**BRIEF**
For the string "enum", find every matching line in the records and copy it.

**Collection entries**
# # # # #

**src/hw/exu_consts.svh**
```systemverilog
// Widths are fixed for RV32; the ALU leading-zero counter assumes a 32-bit data path
`ifndef EXU_CONSTS_SVH
`define EXU_CONSTS_SVH

//////////////////////////////
// Data path
//////////////////////////////

// Integer register width
`define EXU_XLEN 32

// Register file address width
`define EXU_RF_AW 5

//////////////////////////////
// Units and pipeline
//////////////////////////////

// One multiplier bit per iteration
`define EXU_MUL_CYCLES 32

// Value of the pc field in EX/WB out of reset
`define EXU_PC_RESET 32'h0000_0000

`endif

```
**src/hw/exu_pkg.sv**
```systemverilog
// Types only for the execute stage; widths come from exu_consts.svh and need RV32 values
`include "exu_consts.svh"

package exu_pkg;

  // ALU operations, compares and branch conditions share one encoding
  typedef enum logic [4:0] {
    ADD,
    SUB,
    AND,
    OR,
    XOR,
    SLL,
    SRL,
    SRA,
    SLT,
    SLTU,
    CLZ,
    EQ,
    NE,
    LT,
    GE,
    LTU,
    GEU
  } alu_op_e;

  // Multiply operations from the M extension
  typedef enum logic [1:0] {
    MUL,
    MULH,
    MULHSU,
    MULHU
  } mul_op_e;

  // Divide and remainder operations
  typedef enum logic [1:0] {
    DIV,
    DIVU,
    REM,
    REMU
  } div_op_e;

  // Decoded instruction handed over from ID
  typedef struct packed {
    logic                  instr_valid;
    logic                  alu_en;
    logic                  mul_en;
    logic                  div_en;
    alu_op_e               alu_op;
    mul_op_e               mul_op;
    div_op_e               div_op;
    logic [`EXU_XLEN-1:0]  operand_a;
    logic [`EXU_XLEN-1:0]  operand_b;
    // Branch target, already computed in ID
    logic [`EXU_XLEN-1:0]  operand_c;
    logic                  rf_we;
    logic [`EXU_RF_AW-1:0] rf_waddr;
    logic [`EXU_XLEN-1:0]  pc;
  } id_ex_pipe_t;

  // Entry handed to write-back
  typedef struct packed {
    logic                  instr_valid;
    logic                  rf_we;
    logic [`EXU_RF_AW-1:0] rf_waddr;
    logic [`EXU_XLEN-1:0]  rf_wdata;
    logic [`EXU_XLEN-1:0]  pc;
    logic                  branch_taken;
  } ex_wb_pipe_t;

  // Controller levels towards EX
  typedef struct packed {
    logic kill_ex;
    logic halt_ex;
  } ctrl_fsm_t;

endpackage

```
**src/hw/exu_alu.sv**
```systemverilog
// Purely combinational; the leading-zero counter is lent to the divider while div_clz_en_i is high
`timescale 1ns/1ns
`include "exu_consts.svh"

module exu_alu import exu_pkg::*; (
  input  alu_op_e              operator_i,
  input  logic [`EXU_XLEN-1:0] operand_a_i,
  input  logic [`EXU_XLEN-1:0] operand_b_i,
  input  logic                 div_clz_en_i,
  input  logic [`EXU_XLEN-1:0] div_clz_data_i,
  output logic [`EXU_XLEN-1:0] result_o,
  output logic                 cmp_result_o,
  output logic [5:0]           div_clz_result_o
);

  logic [`EXU_XLEN-1:0] clz_in;
  logic [5:0]           clz_cnt;
  logic                 cmp_signed;
  logic [`EXU_XLEN:0]   cmp_diff;
  logic                 cmp_lt;
  logic                 cmp_eq;
  logic [4:0]           shamt;

  // Shared comparator
  // One extra bit holds the sign of the difference for both signed and unsigned
  assign cmp_signed = (operator_i == SLT) || (operator_i == LT) || (operator_i == GE);
  assign cmp_diff   = {cmp_signed & operand_a_i[`EXU_XLEN-1], operand_a_i} -
                      {cmp_signed & operand_b_i[`EXU_XLEN-1], operand_b_i};
  assign cmp_lt     = cmp_diff[`EXU_XLEN];
  assign cmp_eq     = (operand_a_i == operand_b_i);

  always_comb begin
    unique case (operator_i)
      EQ:       cmp_result_o = cmp_eq;
      NE:       cmp_result_o = !cmp_eq;
      LT, LTU:  cmp_result_o = cmp_lt;
      GE, GEU:  cmp_result_o = !cmp_lt;
      default:  cmp_result_o = 1'b0;
    endcase
  end

  // Leading zeros, divider request wins
  assign clz_in = div_clz_en_i ? div_clz_data_i : operand_a_i;

  always_comb begin
    clz_cnt = 6'd`EXU_XLEN;
    // Later hits are higher bits, so the top set bit decides
    for (int i = 0; i < `EXU_XLEN; i++) begin
      if (clz_in[i]) begin
        clz_cnt = 6'(`EXU_XLEN - 1 - i);
      end
    end
  end

  assign div_clz_result_o = clz_cnt;

  // Shift amount is the low five bits as in RV32
  assign shamt = operand_b_i[4:0];

  always_comb begin
    unique case (operator_i)
      ADD:                   result_o = operand_a_i + operand_b_i;
      SUB:                   result_o = operand_a_i - operand_b_i;
      AND:                   result_o = operand_a_i & operand_b_i;
      OR:                    result_o = operand_a_i | operand_b_i;
      XOR:                   result_o = operand_a_i ^ operand_b_i;
      SLL:                   result_o = operand_a_i << shamt;
      SRL:                   result_o = operand_a_i >> shamt;
      SRA:                   result_o = $unsigned($signed(operand_a_i) >>> shamt);
      SLT, SLTU:             result_o = {{(`EXU_XLEN-1){1'b0}}, cmp_lt};
      CLZ:                   result_o = {{(`EXU_XLEN-6){1'b0}}, clz_cnt};
      EQ, NE, LT, GE, LTU, GEU: result_o = {{(`EXU_XLEN-1){1'b0}}, cmp_result_o};
      default:               result_o = '0;
    endcase
  end

endmodule

```
**src/hw/exu_mult.sv**
```systemverilog
// Fixed latency of EXU_MUL_CYCLES + 1; operands must stay stable from valid_i until the result is taken
`timescale 1ns/1ns
`include "exu_consts.svh"

module exu_mult import exu_pkg::*; (
  input  logic                 clk,
  input  logic                 rst_n,
  input  mul_op_e              operator_i,
  input  logic [`EXU_XLEN-1:0] op_a_i,
  input  logic [`EXU_XLEN-1:0] op_b_i,
  input  logic                 valid_i,
  input  logic                 ready_i,
  output logic [`EXU_XLEN-1:0] result_o,
  output logic                 ready_o,
  output logic                 valid_o
);

  typedef enum logic [1:0] {MUL_IDLE, MUL_BUSY, MUL_DONE} mul_state_e;

  mul_state_e                       state_q;
  logic [$clog2(`EXU_MUL_CYCLES):0] cnt_q;
  logic                             a_signed;
  logic                             b_signed;
  logic [`EXU_XLEN-1:0]             a_mag;
  logic [`EXU_XLEN-1:0]             b_mag;
  logic [2*`EXU_XLEN-1:0]           mcand_q;
  logic [2*`EXU_XLEN-1:0]           acc_q;
  logic [2*`EXU_XLEN-1:0]           prod;
  logic [`EXU_XLEN-1:0]             mplier_q;
  logic                             neg_q;
  mul_op_e                          op_q;

  // Operand a is signed except for MULHU, b only for MUL and MULH
  assign a_signed = (operator_i != MULHU) && op_a_i[`EXU_XLEN-1];
  assign b_signed = ((operator_i == MUL) || (operator_i == MULH)) && op_b_i[`EXU_XLEN-1];
  assign a_mag    = a_signed ? -op_a_i : op_a_i;
  assign b_mag    = b_signed ? -op_b_i : op_b_i;

  // Control FSM
  always_ff @(posedge clk or negedge rst_n) begin
    if (!rst_n) begin
      state_q <= MUL_IDLE;
      cnt_q   <= '0;
    end else begin
      unique case (state_q)
        MUL_IDLE: begin
          cnt_q <= '0;
          if (valid_i) begin
            state_q <= MUL_BUSY;
          end
        end
        MUL_BUSY: begin
          cnt_q <= cnt_q + 1'b1;
          if (!valid_i) begin
            state_q <= MUL_IDLE;
          end else if (cnt_q == `EXU_MUL_CYCLES - 1) begin
            state_q <= MUL_DONE;
          end
        end
        default: begin
          // Leave on acceptance or when the instruction is dropped
          if (!valid_i || ready_i) begin
            state_q <= MUL_IDLE;
          end
        end
      endcase
    end
  end

  // Shift-add datapath
  always_ff @(posedge clk) begin
    if ((state_q == MUL_IDLE) && valid_i) begin
      mcand_q  <= {{`EXU_XLEN{1'b0}}, a_mag};
      mplier_q <= b_mag;
      acc_q    <= '0;
      neg_q    <= a_signed ^ b_signed;
      op_q     <= operator_i;
    end else if (state_q == MUL_BUSY) begin
      if (mplier_q[0]) begin
        acc_q <= acc_q + mcand_q;
      end
      mcand_q  <= mcand_q << 1;
      mplier_q <= mplier_q >> 1;
    end
  end

  // Sign fix on the finished magnitude product
  assign prod     = neg_q ? -acc_q : acc_q;
  assign result_o = (op_q == MUL) ? prod[`EXU_XLEN-1:0] : prod[2*`EXU_XLEN-1:`EXU_XLEN];

  assign valid_o = (state_q == MUL_DONE);
  assign ready_o = ((state_q == MUL_IDLE) && !valid_i) || ((state_q == MUL_DONE) && ready_i);

  // Result must not move while write-back stalls
  a_result_stable: assert property (@(posedge clk) disable iff (!rst_n)
    valid_o && !ready_i |=> $stable(result_o));

endmodule

```
**src/hw/exu_div.sv**
```systemverilog
// Latency 2 to 34 cycles by dividend leading zeros; needs the ALU CLZ in the same cycle as the start
`timescale 1ns/1ns
`include "exu_consts.svh"

module exu_div import exu_pkg::*; (
  input  logic                 clk,
  input  logic                 rst_n,
  input  div_op_e              operator_i,
  input  logic [`EXU_XLEN-1:0] op_a_i,
  input  logic [`EXU_XLEN-1:0] op_b_i,
  input  logic [5:0]           div_clz_result_i,
  input  logic                 valid_i,
  input  logic                 ready_i,
  output logic                 div_clz_en_o,
  output logic [`EXU_XLEN-1:0] div_clz_data_o,
  output logic [`EXU_XLEN-1:0] result_o,
  output logic                 ready_o,
  output logic                 valid_o
);

  typedef enum logic [1:0] {DIV_IDLE, DIV_BUSY, DIV_FIX, DIV_DONE} div_state_e;

  div_state_e           state_q;
  logic [5:0]           cnt_q;
  logic                 start;
  logic                 op_signed;
  logic                 a_neg;
  logic                 b_neg;
  logic [`EXU_XLEN-1:0] a_mag;
  logic [`EXU_XLEN-1:0] b_mag;
  logic                 div_zero;
  logic                 div_ovf;
  div_op_e              op_q;
  logic [`EXU_XLEN-1:0] bmag_q;
  logic [`EXU_XLEN-1:0] dvd_q;
  logic [`EXU_XLEN-1:0] rem_q;
  logic                 qneg_q;
  logic                 rneg_q;
  logic [`EXU_XLEN:0]   rem_shift;
  logic [`EXU_XLEN:0]   rem_diff;
  logic                 rem_ge;
  logic [`EXU_XLEN-1:0] res_q;

  assign start     = (state_q == DIV_IDLE) && valid_i;
  assign op_signed = (operator_i == DIV) || (operator_i == REM);
  assign a_neg     = op_signed && op_a_i[`EXU_XLEN-1];
  assign b_neg     = op_signed && op_b_i[`EXU_XLEN-1];
  assign a_mag     = a_neg ? -op_a_i : op_a_i;
  assign b_mag     = b_neg ? -op_b_i : op_b_i;

  // RISC-V corner cases bypass the iterations
  assign div_zero = (op_b_i == '0);
  assign div_ovf  = op_signed && (op_a_i == {1'b1, {(`EXU_XLEN-1){1'b0}}}) && (op_b_i == '1);

  // Dividend magnitude goes to the ALU counter at start
  assign div_clz_en_o   = start;
  assign div_clz_data_o = a_mag;

  // One restoring step
  assign rem_shift = {rem_q, dvd_q[`EXU_XLEN-1]};
  assign rem_diff  = rem_shift - {1'b0, bmag_q};
  assign rem_ge    = (rem_shift >= {1'b0, bmag_q});

  //////////////////////////////
  // Control
  //////////////////////////////

  always_ff @(posedge clk or negedge rst_n) begin
    if (!rst_n) begin
      state_q <= DIV_IDLE;
      cnt_q   <= '0;
    end else begin
      unique case (state_q)
        DIV_IDLE: begin
          // Remaining bits after the leading-zero skip
          cnt_q <= 6'd`EXU_XLEN - div_clz_result_i;
          if (valid_i) begin
            if (div_zero || div_ovf || (div_clz_result_i == 6'd`EXU_XLEN)) begin
              state_q <= DIV_FIX;
            end else begin
              state_q <= DIV_BUSY;
            end
          end
        end
        DIV_BUSY: begin
          cnt_q <= cnt_q - 1'b1;
          if (!valid_i) begin
            state_q <= DIV_IDLE;
          end else if (cnt_q == 6'd1) begin
            state_q <= DIV_FIX;
          end
        end
        DIV_FIX: begin
          state_q <= valid_i ? DIV_DONE : DIV_IDLE;
        end
        default: begin
          if (!valid_i || ready_i) begin
            state_q <= DIV_IDLE;
          end
        end
      endcase
    end
  end

  //////////////////////////////
  // Datapath
  //////////////////////////////

  always_ff @(posedge clk) begin
    if (start) begin
      op_q   <= operator_i;
      bmag_q <= b_mag;
      if (div_zero) begin
        // Quotient all ones, remainder is the dividend
        dvd_q  <= '1;
        rem_q  <= op_a_i;
        qneg_q <= 1'b0;
        rneg_q <= 1'b0;
      end else if (div_ovf) begin
        dvd_q  <= op_a_i;
        rem_q  <= '0;
        qneg_q <= 1'b0;
        rneg_q <= 1'b0;
      end else begin
        dvd_q  <= a_mag << div_clz_result_i;
        rem_q  <= '0;
        qneg_q <= a_neg ^ b_neg;
        rneg_q <= a_neg;
      end
    end else if (state_q == DIV_BUSY) begin
      // Quotient bits enter from the bottom as dividend bits leave the top
      rem_q <= rem_ge ? rem_diff[`EXU_XLEN-1:0] : rem_shift[`EXU_XLEN-1:0];
      dvd_q <= {dvd_q[`EXU_XLEN-2:0], rem_ge};
    end else if (state_q == DIV_FIX) begin
      if ((op_q == DIV) || (op_q == DIVU)) begin
        res_q <= qneg_q ? -dvd_q : dvd_q;
      end else begin
        res_q <= rneg_q ? -rem_q : rem_q;
      end
    end
  end

  assign result_o = res_q;
  assign valid_o  = (state_q == DIV_DONE);
  assign ready_o  = ((state_q == DIV_IDLE) && !valid_i) || ((state_q == DIV_DONE) && ready_i);

  // Quotient of a divide by zero is all ones whatever the signs
  a_div_zero_quot: assert property (@(posedge clk) disable iff (!rst_n)
    valid_o && (bmag_q == '0) && ((op_q == DIV) || (op_q == DIVU)) |-> (result_o == '1));

endmodule

```
**src/hw/exu_ex_stage.sv**
```systemverilog
// No LSU, CSR or exception path; upstream must hold id_ex_pipe_i until ex_ready_o is seen high
`timescale 1ns/1ns
`include "exu_consts.svh"

module exu_ex_stage import exu_pkg::*; (
  input  logic                 clk,
  input  logic                 rst_n,
  input  id_ex_pipe_t          id_ex_pipe_i,
  input  ctrl_fsm_t            ctrl_fsm_i,
  input  logic                 wb_ready_i,
  output ex_wb_pipe_t          ex_wb_pipe_o,
  output logic [`EXU_XLEN-1:0] rf_wdata_o,
  output logic                 branch_decision_o,
  output logic [`EXU_XLEN-1:0] branch_target_o,
  output logic                 ex_ready_o,
  output logic                 ex_valid_o
);

  logic                 instr_valid;
  logic                 mul_en_gated;
  logic                 div_en_gated;
  logic [`EXU_XLEN-1:0] alu_result;
  logic                 alu_cmp_result;
  logic [`EXU_XLEN-1:0] mul_result;
  logic                 mul_ready;
  logic                 mul_valid;
  logic [`EXU_XLEN-1:0] div_result;
  logic                 div_ready;
  logic                 div_valid;
  logic                 div_clz_en;
  logic [`EXU_XLEN-1:0] div_clz_data;
  logic [5:0]           div_clz_result;

  // Kill and halt both drop the instruction for this cycle
  assign instr_valid  = id_ex_pipe_i.instr_valid && !ctrl_fsm_i.kill_ex && !ctrl_fsm_i.halt_ex;
  assign mul_en_gated = id_ex_pipe_i.mul_en && instr_valid;
  assign div_en_gated = id_ex_pipe_i.div_en && instr_valid;

  //////////////////////////////
  // Units
  //////////////////////////////

  exu_alu u_alu (
    .operator_i       (id_ex_pipe_i.alu_op),
    .operand_a_i      (id_ex_pipe_i.operand_a),
    .operand_b_i      (id_ex_pipe_i.operand_b),
    .div_clz_en_i     (div_clz_en),
    .div_clz_data_i   (div_clz_data),
    .result_o         (alu_result),
    .cmp_result_o     (alu_cmp_result),
    .div_clz_result_o (div_clz_result)
  );

  exu_mult u_mult (
    .clk        (clk),
    .rst_n      (rst_n),
    .operator_i (id_ex_pipe_i.mul_op),
    .op_a_i     (id_ex_pipe_i.operand_a),
    .op_b_i     (id_ex_pipe_i.operand_b),
    .valid_i    (mul_en_gated),
    .ready_i    (wb_ready_i),
    .result_o   (mul_result),
    .ready_o    (mul_ready),
    .valid_o    (mul_valid)
  );

  // Divider borrows the ALU leading-zero counter
  exu_div u_div (
    .clk              (clk),
    .rst_n            (rst_n),
    .operator_i       (id_ex_pipe_i.div_op),
    .op_a_i           (id_ex_pipe_i.operand_a),
    .op_b_i           (id_ex_pipe_i.operand_b),
    .div_clz_result_i (div_clz_result),
    .valid_i          (div_en_gated),
    .ready_i          (wb_ready_i),
    .div_clz_en_o     (div_clz_en),
    .div_clz_data_o   (div_clz_data),
    .result_o         (div_result),
    .ready_o          (div_ready),
    .valid_o          (div_valid)
  );

  // Result mux by enable, ALU when nothing else claims it
  always_comb begin
    if (id_ex_pipe_i.mul_en) begin
      rf_wdata_o = mul_result;
    end else if (id_ex_pipe_i.div_en) begin
      rf_wdata_o = div_result;
    end else begin
      rf_wdata_o = alu_result;
    end
  end

  assign branch_decision_o = alu_cmp_result;
  assign branch_target_o   = id_ex_pipe_i.operand_c;

  // Stage handshake
  assign ex_ready_o = ctrl_fsm_i.kill_ex ||
                      (wb_ready_i && mul_ready && div_ready && !ctrl_fsm_i.halt_ex);
  assign ex_valid_o = instr_valid && (id_ex_pipe_i.alu_en ||
                                      (id_ex_pipe_i.mul_en && mul_valid) ||
                                      (id_ex_pipe_i.div_en && div_valid));

  //////////////////////////////
  // EX/WB register
  //////////////////////////////

  always_ff @(posedge clk or negedge rst_n) begin
    if (!rst_n) begin
      ex_wb_pipe_o.instr_valid  <= 1'b0;
      ex_wb_pipe_o.rf_we        <= 1'b0;
      ex_wb_pipe_o.rf_waddr     <= '0;
      ex_wb_pipe_o.rf_wdata     <= '0;
      ex_wb_pipe_o.pc           <= `EXU_PC_RESET;
      ex_wb_pipe_o.branch_taken <= 1'b0;
    end else if (ex_valid_o && wb_ready_i) begin
      ex_wb_pipe_o.instr_valid  <= 1'b1;
      ex_wb_pipe_o.rf_we        <= id_ex_pipe_i.rf_we;
      ex_wb_pipe_o.rf_waddr     <= id_ex_pipe_i.rf_waddr;
      ex_wb_pipe_o.rf_wdata     <= rf_wdata_o;
      ex_wb_pipe_o.pc           <= id_ex_pipe_i.pc;
      ex_wb_pipe_o.branch_taken <= id_ex_pipe_i.alu_en && alu_cmp_result;
    end else if (wb_ready_i) begin
      // Nothing ready this cycle, pass a bubble
      ex_wb_pipe_o.instr_valid <= 1'b0;
    end
  end

  // Decoder selects at most one unit
  a_one_unit: assert property (@(posedge clk) disable iff (!rst_n)
    id_ex_pipe_i.instr_valid |->
      $onehot0({id_ex_pipe_i.alu_en, id_ex_pipe_i.mul_en, id_ex_pipe_i.div_en}));

  // A live instruction is never accepted without its result
  a_no_lost_instr: assert property (@(posedge clk) disable iff (!rst_n)
    instr_valid && ex_ready_o &&
      (id_ex_pipe_i.alu_en || id_ex_pipe_i.mul_en || id_ex_pipe_i.div_en) |-> ex_valid_o);

endmodule

```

# # # # #

**ANSWER TO THIS TASK**
  typedef enum logic [4:0] {
  typedef enum logic [1:0] {
  typedef enum logic [1:0] {
  typedef enum logic [1:0] {MUL_IDLE, MUL_BUSY, MUL_DONE} mul_state_e;
  typedef enum logic [1:0] {DIV_IDLE, DIV_BUSY, DIV_FIX, DIV_DONE} div_state_e;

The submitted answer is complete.